(Collected data)
>>>

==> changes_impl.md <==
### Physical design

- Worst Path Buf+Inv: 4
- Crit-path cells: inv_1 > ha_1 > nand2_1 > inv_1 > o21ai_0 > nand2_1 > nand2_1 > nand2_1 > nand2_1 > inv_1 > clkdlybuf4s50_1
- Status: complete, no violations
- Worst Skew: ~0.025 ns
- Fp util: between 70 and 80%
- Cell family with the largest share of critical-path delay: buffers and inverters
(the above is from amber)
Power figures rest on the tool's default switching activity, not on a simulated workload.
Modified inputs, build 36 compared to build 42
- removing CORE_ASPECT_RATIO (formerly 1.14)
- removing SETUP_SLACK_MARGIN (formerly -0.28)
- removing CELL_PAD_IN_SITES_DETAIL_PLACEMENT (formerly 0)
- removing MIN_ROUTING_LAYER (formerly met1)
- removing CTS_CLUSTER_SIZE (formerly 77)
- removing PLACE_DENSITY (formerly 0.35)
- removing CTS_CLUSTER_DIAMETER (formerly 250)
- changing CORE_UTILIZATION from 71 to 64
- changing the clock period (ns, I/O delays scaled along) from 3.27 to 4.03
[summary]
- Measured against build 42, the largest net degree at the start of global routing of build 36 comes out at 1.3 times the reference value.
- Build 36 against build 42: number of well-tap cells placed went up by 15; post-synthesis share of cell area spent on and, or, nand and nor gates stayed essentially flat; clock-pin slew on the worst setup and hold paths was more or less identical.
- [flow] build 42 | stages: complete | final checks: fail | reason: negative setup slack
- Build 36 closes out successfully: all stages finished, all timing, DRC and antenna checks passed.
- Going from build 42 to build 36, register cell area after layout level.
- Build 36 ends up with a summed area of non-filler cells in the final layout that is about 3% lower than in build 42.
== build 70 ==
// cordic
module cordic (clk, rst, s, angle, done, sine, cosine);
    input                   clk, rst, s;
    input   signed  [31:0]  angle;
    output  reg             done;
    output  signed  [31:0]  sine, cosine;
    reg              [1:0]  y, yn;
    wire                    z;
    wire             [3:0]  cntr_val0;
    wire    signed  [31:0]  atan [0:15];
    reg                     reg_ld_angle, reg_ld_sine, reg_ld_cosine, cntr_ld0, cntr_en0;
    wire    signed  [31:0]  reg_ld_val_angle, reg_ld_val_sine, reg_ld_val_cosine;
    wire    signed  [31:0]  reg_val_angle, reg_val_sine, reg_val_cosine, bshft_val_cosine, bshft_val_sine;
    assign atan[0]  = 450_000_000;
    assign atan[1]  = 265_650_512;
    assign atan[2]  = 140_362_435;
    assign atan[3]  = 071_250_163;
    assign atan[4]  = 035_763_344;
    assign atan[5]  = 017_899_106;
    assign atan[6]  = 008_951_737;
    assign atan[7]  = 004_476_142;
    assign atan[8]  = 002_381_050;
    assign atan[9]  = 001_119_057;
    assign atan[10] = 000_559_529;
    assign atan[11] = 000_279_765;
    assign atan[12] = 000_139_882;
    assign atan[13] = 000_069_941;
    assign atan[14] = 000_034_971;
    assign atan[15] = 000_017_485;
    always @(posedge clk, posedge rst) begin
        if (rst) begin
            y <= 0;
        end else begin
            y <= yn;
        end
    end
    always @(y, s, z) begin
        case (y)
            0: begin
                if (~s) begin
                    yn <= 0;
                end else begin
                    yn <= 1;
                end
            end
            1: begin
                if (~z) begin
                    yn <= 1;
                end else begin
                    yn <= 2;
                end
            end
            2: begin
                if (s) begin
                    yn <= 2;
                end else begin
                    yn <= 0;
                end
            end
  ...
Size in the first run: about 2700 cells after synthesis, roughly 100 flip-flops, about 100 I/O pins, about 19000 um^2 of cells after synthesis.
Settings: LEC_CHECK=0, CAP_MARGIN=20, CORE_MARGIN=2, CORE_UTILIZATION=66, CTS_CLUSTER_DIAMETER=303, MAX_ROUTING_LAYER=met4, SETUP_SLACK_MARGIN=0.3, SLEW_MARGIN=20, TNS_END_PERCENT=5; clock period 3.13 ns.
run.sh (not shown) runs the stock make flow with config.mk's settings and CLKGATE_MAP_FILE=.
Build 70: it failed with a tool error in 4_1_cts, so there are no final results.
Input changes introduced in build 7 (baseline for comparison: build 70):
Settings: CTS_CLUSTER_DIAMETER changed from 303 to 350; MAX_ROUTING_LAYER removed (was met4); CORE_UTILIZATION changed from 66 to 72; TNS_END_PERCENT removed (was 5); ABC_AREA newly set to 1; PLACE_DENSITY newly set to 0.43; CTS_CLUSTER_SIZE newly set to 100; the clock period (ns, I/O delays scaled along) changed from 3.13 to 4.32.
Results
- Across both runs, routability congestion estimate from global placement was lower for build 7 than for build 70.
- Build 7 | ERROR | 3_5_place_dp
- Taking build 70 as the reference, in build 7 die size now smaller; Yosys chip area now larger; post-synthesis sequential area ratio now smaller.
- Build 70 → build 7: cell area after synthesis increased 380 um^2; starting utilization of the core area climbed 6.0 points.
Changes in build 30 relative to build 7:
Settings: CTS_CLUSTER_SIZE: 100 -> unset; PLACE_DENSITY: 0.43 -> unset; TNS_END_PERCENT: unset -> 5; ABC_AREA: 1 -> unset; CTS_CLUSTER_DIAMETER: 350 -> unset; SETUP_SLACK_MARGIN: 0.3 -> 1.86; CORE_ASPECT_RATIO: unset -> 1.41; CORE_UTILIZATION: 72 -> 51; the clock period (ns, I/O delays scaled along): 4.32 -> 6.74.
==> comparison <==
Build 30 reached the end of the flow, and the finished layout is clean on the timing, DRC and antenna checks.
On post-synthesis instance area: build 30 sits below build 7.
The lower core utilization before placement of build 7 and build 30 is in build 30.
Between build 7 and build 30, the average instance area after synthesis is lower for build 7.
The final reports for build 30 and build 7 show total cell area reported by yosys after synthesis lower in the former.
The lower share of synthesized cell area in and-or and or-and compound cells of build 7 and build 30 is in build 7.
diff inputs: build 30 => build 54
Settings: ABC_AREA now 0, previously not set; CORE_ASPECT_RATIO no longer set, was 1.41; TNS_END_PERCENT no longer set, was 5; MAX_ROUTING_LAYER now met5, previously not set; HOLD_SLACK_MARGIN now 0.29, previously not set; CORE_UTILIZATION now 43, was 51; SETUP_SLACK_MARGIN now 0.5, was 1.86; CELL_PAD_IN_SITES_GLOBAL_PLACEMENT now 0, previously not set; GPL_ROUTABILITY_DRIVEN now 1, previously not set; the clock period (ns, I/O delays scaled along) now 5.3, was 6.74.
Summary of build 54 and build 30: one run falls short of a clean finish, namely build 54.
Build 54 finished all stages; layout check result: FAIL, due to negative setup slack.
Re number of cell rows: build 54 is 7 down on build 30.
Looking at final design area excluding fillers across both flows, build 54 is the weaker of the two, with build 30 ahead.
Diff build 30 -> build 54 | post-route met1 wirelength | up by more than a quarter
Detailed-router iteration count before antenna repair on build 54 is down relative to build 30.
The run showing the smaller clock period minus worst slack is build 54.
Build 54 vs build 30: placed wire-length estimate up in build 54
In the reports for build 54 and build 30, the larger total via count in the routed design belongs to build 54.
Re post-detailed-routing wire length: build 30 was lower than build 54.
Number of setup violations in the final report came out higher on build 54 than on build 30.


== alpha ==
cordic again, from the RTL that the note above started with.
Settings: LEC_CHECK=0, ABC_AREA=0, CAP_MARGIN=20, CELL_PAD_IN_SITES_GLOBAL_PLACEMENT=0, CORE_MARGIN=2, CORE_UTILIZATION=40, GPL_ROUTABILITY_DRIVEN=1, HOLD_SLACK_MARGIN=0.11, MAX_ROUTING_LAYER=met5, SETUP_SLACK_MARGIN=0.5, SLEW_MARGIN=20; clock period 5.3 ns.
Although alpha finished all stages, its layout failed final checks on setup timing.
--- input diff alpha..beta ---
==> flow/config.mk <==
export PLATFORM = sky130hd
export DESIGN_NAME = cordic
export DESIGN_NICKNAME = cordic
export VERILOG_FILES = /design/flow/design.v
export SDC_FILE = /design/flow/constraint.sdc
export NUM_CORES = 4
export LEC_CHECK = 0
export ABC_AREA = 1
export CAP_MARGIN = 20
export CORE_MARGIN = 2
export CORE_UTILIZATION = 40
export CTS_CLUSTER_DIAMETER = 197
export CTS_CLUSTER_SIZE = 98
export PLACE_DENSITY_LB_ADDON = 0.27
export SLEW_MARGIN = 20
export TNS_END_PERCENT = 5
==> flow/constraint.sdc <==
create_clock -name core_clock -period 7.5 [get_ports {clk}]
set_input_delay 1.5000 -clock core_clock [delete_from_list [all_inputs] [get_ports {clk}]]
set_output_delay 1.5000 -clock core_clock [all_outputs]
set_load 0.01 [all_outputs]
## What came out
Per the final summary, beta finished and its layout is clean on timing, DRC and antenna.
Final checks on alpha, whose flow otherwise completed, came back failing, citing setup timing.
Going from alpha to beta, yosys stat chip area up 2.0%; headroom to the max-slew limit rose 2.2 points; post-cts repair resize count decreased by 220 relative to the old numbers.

<<<

In your answer, include only the lines above starting at the line that holds "- Build 36 closes" and ending at the line that holds "- Going from", copied exactly.

YOUR SOLUTION ::
- Build 36 closes out successfully: all stages finished, all timing, DRC and antenna checks passed.
- Going from build 42 to build 36, register cell area after layout level.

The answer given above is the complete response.